New paint jobs or design overhauls, necessary repairs and new landscaping are standard in the conversion process, and six to eight consultants who are specialists in these and other areas work on each project.
Conversion is a low-risk proposition, Jacobson said, because “you know your costs pretty well,” and “if you have a cyclical plunge, at least you have the rental income. It can still be an occupied community unless you take the ‘everybody out of the pool’ approach.”
In today’s market, “it’s not your father’s condo conversion,” said Marta Borsanyi, principal and managing director of The Concord Group in Newport Beach, Calif., which provides advisory services to financial entities, builders and developers and cities. Condos were primarily a relatively inexpensive opportunity to own a home up through the early 1990s, but now increasingly represent lifestyle changes for the buyer.

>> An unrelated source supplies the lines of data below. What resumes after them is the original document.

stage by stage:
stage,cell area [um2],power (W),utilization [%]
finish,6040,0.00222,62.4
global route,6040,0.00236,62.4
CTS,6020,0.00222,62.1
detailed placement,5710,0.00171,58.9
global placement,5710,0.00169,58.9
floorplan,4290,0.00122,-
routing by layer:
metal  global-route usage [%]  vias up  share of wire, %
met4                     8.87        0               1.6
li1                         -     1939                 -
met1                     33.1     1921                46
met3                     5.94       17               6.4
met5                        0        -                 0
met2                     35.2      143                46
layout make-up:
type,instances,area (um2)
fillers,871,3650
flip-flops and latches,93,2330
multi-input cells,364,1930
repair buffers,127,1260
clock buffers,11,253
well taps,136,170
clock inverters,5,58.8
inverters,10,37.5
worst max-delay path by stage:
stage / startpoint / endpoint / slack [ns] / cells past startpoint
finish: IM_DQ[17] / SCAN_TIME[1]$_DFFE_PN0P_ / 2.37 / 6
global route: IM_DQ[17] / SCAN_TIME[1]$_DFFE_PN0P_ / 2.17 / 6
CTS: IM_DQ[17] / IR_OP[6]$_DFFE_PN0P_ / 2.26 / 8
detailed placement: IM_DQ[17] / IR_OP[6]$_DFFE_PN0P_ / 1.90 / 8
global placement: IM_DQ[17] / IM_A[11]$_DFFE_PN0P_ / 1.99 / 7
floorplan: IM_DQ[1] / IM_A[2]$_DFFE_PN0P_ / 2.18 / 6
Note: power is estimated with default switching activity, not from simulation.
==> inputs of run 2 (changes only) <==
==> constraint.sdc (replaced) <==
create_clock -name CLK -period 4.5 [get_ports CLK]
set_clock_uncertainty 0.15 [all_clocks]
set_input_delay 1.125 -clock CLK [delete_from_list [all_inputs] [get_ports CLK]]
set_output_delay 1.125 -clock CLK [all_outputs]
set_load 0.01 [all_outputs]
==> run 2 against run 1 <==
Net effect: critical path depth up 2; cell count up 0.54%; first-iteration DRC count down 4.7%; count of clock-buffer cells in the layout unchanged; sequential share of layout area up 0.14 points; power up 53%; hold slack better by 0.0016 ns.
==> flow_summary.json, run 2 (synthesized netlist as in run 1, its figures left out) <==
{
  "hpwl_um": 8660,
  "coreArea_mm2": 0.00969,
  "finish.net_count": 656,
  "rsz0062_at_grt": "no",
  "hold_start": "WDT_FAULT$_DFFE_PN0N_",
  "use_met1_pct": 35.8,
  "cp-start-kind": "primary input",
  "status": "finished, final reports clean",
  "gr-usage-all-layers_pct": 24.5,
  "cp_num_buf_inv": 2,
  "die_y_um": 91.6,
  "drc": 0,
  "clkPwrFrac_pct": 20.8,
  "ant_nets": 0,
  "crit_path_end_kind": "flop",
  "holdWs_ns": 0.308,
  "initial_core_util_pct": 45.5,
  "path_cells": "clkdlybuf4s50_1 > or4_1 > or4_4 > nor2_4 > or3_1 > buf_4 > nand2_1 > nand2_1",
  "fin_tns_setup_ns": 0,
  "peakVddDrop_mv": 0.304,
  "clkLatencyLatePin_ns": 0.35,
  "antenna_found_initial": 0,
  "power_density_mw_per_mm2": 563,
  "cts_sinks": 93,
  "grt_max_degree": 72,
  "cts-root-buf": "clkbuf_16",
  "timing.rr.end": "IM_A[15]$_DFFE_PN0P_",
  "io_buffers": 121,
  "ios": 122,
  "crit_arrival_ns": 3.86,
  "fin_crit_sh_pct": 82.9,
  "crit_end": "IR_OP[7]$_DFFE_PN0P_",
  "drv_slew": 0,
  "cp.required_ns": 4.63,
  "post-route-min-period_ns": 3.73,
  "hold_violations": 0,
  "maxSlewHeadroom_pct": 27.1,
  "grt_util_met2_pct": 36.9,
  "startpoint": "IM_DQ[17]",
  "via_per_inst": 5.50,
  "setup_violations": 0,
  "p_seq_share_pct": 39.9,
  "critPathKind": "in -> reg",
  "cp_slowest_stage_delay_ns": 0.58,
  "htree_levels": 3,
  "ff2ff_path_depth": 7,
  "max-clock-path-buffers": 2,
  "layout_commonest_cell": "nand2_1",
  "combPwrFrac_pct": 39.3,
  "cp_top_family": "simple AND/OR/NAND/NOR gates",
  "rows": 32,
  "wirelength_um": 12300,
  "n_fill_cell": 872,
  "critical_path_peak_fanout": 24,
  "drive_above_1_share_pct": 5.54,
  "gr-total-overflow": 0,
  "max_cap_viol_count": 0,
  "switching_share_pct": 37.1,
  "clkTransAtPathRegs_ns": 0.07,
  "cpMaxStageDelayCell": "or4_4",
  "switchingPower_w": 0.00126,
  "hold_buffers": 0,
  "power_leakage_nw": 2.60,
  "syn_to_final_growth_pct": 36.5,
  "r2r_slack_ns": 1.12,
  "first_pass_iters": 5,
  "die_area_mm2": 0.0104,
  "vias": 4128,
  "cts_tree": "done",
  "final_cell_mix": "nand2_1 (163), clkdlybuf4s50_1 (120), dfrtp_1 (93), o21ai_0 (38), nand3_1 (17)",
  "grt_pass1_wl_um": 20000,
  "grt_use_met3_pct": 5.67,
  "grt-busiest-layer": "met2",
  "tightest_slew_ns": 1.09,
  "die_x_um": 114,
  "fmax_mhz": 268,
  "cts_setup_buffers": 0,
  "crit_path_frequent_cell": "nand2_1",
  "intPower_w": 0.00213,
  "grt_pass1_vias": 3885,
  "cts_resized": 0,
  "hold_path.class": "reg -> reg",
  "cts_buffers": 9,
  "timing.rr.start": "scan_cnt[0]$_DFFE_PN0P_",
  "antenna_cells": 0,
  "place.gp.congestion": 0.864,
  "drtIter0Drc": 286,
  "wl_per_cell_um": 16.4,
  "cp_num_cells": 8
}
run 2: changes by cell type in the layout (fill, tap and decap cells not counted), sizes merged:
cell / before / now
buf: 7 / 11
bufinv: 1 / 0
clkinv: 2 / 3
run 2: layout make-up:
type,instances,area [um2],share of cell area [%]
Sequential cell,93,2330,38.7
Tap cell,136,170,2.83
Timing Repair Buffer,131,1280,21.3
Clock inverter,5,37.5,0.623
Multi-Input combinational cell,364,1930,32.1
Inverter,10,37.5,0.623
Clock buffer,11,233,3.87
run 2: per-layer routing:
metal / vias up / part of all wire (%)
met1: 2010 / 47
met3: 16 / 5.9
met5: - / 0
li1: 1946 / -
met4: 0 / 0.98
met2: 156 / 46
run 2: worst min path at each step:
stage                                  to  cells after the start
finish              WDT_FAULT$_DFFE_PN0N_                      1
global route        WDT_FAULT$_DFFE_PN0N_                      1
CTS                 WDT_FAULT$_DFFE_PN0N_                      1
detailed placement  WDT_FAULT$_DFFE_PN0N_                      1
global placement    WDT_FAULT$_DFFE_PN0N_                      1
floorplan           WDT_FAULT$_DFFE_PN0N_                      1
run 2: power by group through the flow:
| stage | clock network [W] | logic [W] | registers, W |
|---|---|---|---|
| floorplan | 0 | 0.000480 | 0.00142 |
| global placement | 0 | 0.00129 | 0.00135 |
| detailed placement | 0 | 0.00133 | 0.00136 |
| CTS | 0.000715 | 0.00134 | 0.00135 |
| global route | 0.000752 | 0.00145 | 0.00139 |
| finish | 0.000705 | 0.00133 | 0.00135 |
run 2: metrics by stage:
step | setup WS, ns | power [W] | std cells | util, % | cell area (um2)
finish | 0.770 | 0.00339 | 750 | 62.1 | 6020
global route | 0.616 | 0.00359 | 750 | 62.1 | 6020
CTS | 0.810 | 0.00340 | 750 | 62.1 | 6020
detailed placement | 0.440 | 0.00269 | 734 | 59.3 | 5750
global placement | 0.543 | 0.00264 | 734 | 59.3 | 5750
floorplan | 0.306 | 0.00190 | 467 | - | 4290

Condo conversions need to be based on a thorough, in-depth analysis of the market, including such considerations as the position of condos compared to new production or single-family homes; comparative site evaluations; market timing; and demographic analysis that takes into consideration unique characteristics in the populations of specific cities and sub-markets.
Identifying “the type of people who may be your buyers” is essential, she says, along with an assessment of their wants and needs.
As for prime locations, “clients are buying in newly developing centers of town, areas where the city wants ownership units,” Borsanyi said. The first suburban ring is also a good area. No more than 10% of the residents in converted condominiums have children, so proximity to schools is not as important as access to retail and hospitals.
“Timing is extremely important,” she said. “Bring the property on market when the demand is there.” But because housing is a basic necessity, there will always be some demand. “The difference between the peak and the bottom of the market is really made up of discretionary purchases,” she said.